**Prompt:**
Since only part of the material below is wanted, output exactly the lines from the one with "## run 3: power by group through the flow" up to and including the one with "after CTS: 0.00225 / 0.00229 / 0.000272".

**Data in this exercise:**
=== Section Start ===

==> config.mk <==
export PLATFORM = sky130hd
export DESIGN_NAME = seg_scan_driver
export DESIGN_NICKNAME = d
export VERILOG_FILES = /design/src/rtl/seg_scan_driver.sv
export SDC_FILE = /design/constraint.sdc
export NUM_CORES = 1
export LEC_CHECK = 0
export ABC_AREA = 1
export BUFFER_PORTS_ARGS = -buffer_cell sky130_fd_sc_hd__buf_2
export CAP_MARGIN = 40
export CORE_UTILIZATION = 60
export DETAILED_ROUTE_END_ITERATION = 12
export GPL_TIMING_DRIVEN = 0
export PLACE_DENSITY = 0.88
export SLEW_MARGIN = 20
export SYNTH_ARGS = -nofsm -noshare
export SYNTH_HDL_FRONTEND = slang
export SYNTH_SLANG_ARGS = --single-unit
export TNS_END_PERCENT = 20
==> constraint.sdc <==
create_clock -name clk -period 1.95 [get_ports clk]
set_input_delay 0.39 -clock clk [delete_from_list [all_inputs] [get_ports clk]]
set_output_delay 0.39 -clock clk [all_outputs]
set_load 0.01 [all_outputs]
--- src/rtl/etc1_pkg.sv ---
`default_nettype none
// ============================================================================
// Module   : etc1_pkg
// Brief    : Shared types, field positions, modifier table and colour
//            expansion helpers for the ETC1 block decoder.
// Revision : 1.0 - initial release
// ============================================================================
package etc1_pkg;

    // Decoded texel, packed so that {r, g, b} lines up with RGB888 [23:0]
    typedef struct packed {
        logic [7:0] r;
        logic [7:0] g;
        logic [7:0] b;
    } rgb888_t;

    // Colour byte positions inside the 64-bit block (MSB of each byte).
    // Each byte carries both sub-block colours for one channel.
    localparam int COLOR_R_MSB   = 63;
    localparam int COLOR_G_MSB   = 55;
    localparam int COLOR_B_MSB   = 47;
    localparam int COLOR_STRIDE  = 8;

    // Control word fields
    localparam int TABLE0_LSB    = 37;
    localparam int TABLE1_LSB    = 34;
    localparam int DIFF_BIT      = 33;
    localparam int FLIP_BIT      = 32;

    // Per-texel index planes (16 bits each, bit n belongs to texel n)
    localparam int IDX_MSB_BASE  = 16;
    localparam int IDX_LSB_BASE  = 0;
    localparam int IDX_PLANE_W   = 16;

    localparam int NUM_CHANNELS  = 3;
    localparam int NUM_TABLES    = 8;

    // Modifier magnitudes: [table][0] is the small step a, [table][1] the
    // large step b. The sign comes from the upper index bit.
    localparam logic [7:0] MOD_TABLE [NUM_TABLES][2] = '{
        '{8'd2,  8'd8  },
        '{8'd5,  8'd17 },
        '{8'd9,  8'd29 },
        '{8'd13, 8'd42 },
        '{8'd18, 8'd60 },
        '{8'd24, 8'd80 },
        '{8'd33, 8'd106},
        '{8'd47, 8'd183}
    };

    // 4-bit colour to 8 bits by nibble replication
    function automatic logic [7:0] expand4(input logic [3:0] v);
        return {v, v};
    endfunction

    // 5-bit colour to 8 bits by replicating the top three bits into the LSBs
    function automatic logic [7:0] expand5(input logic [4:0] v);
        return {v, v[4:2]};
    endfunction

endpackage : etc1_pkg
`default_nettype wire

--- src/rtl/etc1_channel.sv ---
`default_nettype none
// ============================================================================
// Module   : etc1_channel
// Brief    : One colour channel of the ETC1 decode: adds a signed modifier
//            to an 8-bit expanded base colour and clamps to 0..255.
// Revision : 1.0 - initial release
// ============================================================================
module etc1_channel (
    input  logic              [7:0] i_base,
    input  logic signed       [8:0] i_mod,
    output logic              [7:0] o_value
);

    // 10 bits holds 0..255 plus +/-183 with a spare sign bit, so the sum
    // can never wrap before the clamp looks at it.
    logic signed [9:0] w_sum;

    assign w_sum = $signed({2'b00, i_base}) + $signed({i_mod[8], i_mod});

    // Clamp: negative -> 0, above 255 (bit 8 set while non-negative) -> 255
    always_comb begin
        o_value = w_sum[7:0];
        if (w_sum[9]) begin
            o_value = 8'h00;
        end else if (w_sum[8]) begin
            o_value = 8'hFF;
        end
    end

endmodule : etc1_channel
`default_nettype wire

--- src/rtl/etc1_decode.sv ---
`default_nettype none
// ============================================================================
// Module   : etc1_decode
// Brief    : Decodes one texel (x, y) of a 64-bit ETC1 block to RGB888 with
//            a single registered output stage. No handshake; one texel per
//            clock; asynchronous active-low reset clears the output.
// Revision : 1.0 - initial release
// ============================================================================
module etc1_decode
    import etc1_pkg::*;
(
    input  logic        clk,
    input  logic        reset,
    input  logic [63:0] block,
    input  logic [1:0]  x,
    input  logic [1:0]  y,
    output logic [23:0] pixel
);

    // ------------------------------------------------------------------
    // Control fields
    // ------------------------------------------------------------------
    logic        w_diff;
    logic        w_flip;
    logic [2:0]  w_table0;
    logic [2:0]  w_table1;

    assign w_diff   = block[DIFF_BIT];
    assign w_flip   = block[FLIP_BIT];
    assign w_table0 = block[TABLE0_LSB +: 3];
    assign w_table1 = block[TABLE1_LSB +: 3];

    // ------------------------------------------------------------------
    // Sub-block selection and per-texel index
    // ------------------------------------------------------------------
    logic        w_sub1;
    logic [2:0]  w_table_sel;
    logic [3:0]  w_texel_n;
    logic [15:0] w_idx_msbs;
    logic [15:0] w_idx_lsbs;
    logic [1:0]  w_idx;

    assign w_idx_msbs = block[IDX_MSB_BASE +: IDX_PLANE_W];
    assign w_idx_lsbs = block[IDX_LSB_BASE +: IDX_PLANE_W];

    // Column-major texel number x*4+y, sub-block split along x or y
    always_comb begin
        w_texel_n   = {x, y};
        w_sub1      = w_flip ? y[1] : x[1];
        w_table_sel = w_sub1 ? w_table1 : w_table0;
        w_idx       = {w_idx_msbs[w_texel_n], w_idx_lsbs[w_texel_n]};
    end

    // ------------------------------------------------------------------
    // Base colours for both sub-blocks, per channel (0 = R, 1 = G, 2 = B)
    // ------------------------------------------------------------------
    logic [7:0] w_field   [NUM_CHANNELS];
    logic [7:0] w_base0   [NUM_CHANNELS];
    logic [7:0] w_base1   [NUM_CHANNELS];
    logic [7:0] w_base_ch [NUM_CHANNELS];

    // Expand each colour byte into the two sub-block bases for the active mode
    always_comb begin
        for (int c = 0; c < NUM_CHANNELS; c++) begin
            logic [4:0] v_delta5;
            logic [4:0] v_sum5;

            w_field[c] = block[COLOR_R_MSB - COLOR_STRIDE * c -: 8];

            // Differential: 5-bit base plus sign-extended 3-bit delta; the
            // 5-bit add wraps mod 32, which is the defined result for
            // out-of-range blocks.
            v_delta5 = {{2{w_field[c][2]}}, w_field[c][2:0]};
            v_sum5   = w_field[c][7:3] + v_delta5;

            if (w_diff) begin
                w_base0[c] = expand5(w_field[c][7:3]);
                w_base1[c] = expand5(v_sum5);
            end else begin
                w_base0[c] = expand4(w_field[c][7:4]);
                w_base1[c] = expand4(w_field[c][3:0]);
            end

            w_base_ch[c] = w_sub1 ? w_base1[c] : w_base0[c];
        end
    end

    // ------------------------------------------------------------------
    // Modifier: magnitude from the table, sign from idx[1]
    // ------------------------------------------------------------------
    logic [7:0]        w_mod_mag;
    logic signed [8:0] w_modifier;

    // Index 0/1 select +a/+b, 2/3 select -a/-b
    always_comb begin
        w_mod_mag  = MOD_TABLE[w_table_sel][w_idx[0]];
        w_modifier = $signed({1'b0, w_mod_mag});
        if (w_idx[1]) begin
            w_modifier = -$signed({1'b0, w_mod_mag});
        end
    end

    // ------------------------------------------------------------------
    // Channel add/clamp, one instance per colour channel
    // ------------------------------------------------------------------
    logic [7:0] w_out_ch [NUM_CHANNELS];

    for (genvar c = 0; c < NUM_CHANNELS; c++) begin : g_channel
        etc1_channel u_channel (
            .i_base  (w_base_ch[c]),
            .i_mod   (w_modifier),
            .o_value (w_out_ch[c])
        );
    end

    // ------------------------------------------------------------------
    // Output register
    // ------------------------------------------------------------------
    rgb888_t pixel_d;
    rgb888_t pixel_q;

    // Assemble the decoded texel for capture
    always_comb begin
        pixel_d   = '0;
        pixel_d.r = w_out_ch[0];
        pixel_d.g = w_out_ch[1];
        pixel_d.b = w_out_ch[2];
    end

    // Single pipeline stage; reset clears the output without a clock
    always_ff @(posedge clk or negedge reset) begin
        if (!reset) begin
            pixel_q <= '0;
        end else begin
            pixel_q <= pixel_d;
        end
    end

    assign pixel = pixel_q;

endmodule : etc1_decode
`default_nettype wire
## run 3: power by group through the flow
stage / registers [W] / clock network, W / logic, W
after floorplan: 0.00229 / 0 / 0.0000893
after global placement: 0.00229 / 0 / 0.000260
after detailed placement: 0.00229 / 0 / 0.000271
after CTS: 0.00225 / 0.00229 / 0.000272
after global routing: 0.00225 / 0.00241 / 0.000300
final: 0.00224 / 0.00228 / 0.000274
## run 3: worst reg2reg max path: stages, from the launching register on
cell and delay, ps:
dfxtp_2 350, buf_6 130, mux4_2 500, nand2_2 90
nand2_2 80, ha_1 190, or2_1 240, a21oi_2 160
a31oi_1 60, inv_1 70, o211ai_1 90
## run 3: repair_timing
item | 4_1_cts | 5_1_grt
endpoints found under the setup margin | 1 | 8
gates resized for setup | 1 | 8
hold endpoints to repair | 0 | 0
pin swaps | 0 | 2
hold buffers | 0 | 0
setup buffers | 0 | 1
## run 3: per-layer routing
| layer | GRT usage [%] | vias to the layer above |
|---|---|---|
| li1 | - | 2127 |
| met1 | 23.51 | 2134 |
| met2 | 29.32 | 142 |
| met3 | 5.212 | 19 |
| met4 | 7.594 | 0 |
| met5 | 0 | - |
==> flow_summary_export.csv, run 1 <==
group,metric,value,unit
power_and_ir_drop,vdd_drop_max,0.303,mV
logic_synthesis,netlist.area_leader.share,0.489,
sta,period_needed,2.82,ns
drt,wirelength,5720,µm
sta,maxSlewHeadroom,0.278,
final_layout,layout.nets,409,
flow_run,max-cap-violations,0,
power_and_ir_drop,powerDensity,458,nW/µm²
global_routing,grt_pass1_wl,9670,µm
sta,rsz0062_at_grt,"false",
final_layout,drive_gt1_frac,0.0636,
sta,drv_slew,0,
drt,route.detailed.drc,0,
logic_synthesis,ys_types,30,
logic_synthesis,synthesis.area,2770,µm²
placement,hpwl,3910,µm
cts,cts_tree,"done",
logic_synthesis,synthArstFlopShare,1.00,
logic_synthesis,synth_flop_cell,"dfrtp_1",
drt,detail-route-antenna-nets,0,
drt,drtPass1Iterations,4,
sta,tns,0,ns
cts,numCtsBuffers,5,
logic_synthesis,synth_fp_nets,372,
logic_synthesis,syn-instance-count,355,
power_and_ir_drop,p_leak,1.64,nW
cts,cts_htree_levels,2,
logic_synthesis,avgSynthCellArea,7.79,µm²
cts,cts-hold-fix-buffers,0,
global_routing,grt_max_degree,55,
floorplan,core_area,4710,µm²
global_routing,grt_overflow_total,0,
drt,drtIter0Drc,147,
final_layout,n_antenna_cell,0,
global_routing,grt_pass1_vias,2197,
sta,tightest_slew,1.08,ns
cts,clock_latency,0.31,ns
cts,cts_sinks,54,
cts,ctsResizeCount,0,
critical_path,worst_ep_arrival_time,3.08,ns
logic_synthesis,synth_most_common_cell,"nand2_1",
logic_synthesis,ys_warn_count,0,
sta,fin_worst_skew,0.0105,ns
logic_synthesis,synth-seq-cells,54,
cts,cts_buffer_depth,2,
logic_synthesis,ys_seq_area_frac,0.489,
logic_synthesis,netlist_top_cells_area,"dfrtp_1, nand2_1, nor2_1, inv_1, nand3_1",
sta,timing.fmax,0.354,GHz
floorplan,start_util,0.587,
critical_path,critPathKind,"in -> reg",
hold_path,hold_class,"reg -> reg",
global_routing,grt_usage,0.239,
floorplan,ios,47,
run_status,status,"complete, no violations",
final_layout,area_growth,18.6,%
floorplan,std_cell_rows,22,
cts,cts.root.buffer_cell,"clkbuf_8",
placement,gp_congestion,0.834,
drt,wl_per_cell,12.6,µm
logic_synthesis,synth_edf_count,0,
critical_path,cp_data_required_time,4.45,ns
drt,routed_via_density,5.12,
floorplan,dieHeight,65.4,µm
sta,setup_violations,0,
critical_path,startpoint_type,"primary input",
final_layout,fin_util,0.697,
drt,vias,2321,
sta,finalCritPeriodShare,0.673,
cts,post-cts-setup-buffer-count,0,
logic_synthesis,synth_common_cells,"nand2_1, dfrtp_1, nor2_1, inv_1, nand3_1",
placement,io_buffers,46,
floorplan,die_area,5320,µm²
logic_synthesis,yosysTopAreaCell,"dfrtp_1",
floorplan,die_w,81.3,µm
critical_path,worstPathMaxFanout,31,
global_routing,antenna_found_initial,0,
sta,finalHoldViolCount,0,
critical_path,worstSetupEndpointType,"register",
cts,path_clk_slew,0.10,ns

=== Section End ===

**Result:**
## run 3: power by group through the flow
stage / registers [W] / clock network, W / logic, W
after floorplan: 0.00229 / 0 / 0.0000893
after global placement: 0.00229 / 0 / 0.000260
after detailed placement: 0.00229 / 0 / 0.000271
after CTS: 0.00225 / 0.00229 / 0.000272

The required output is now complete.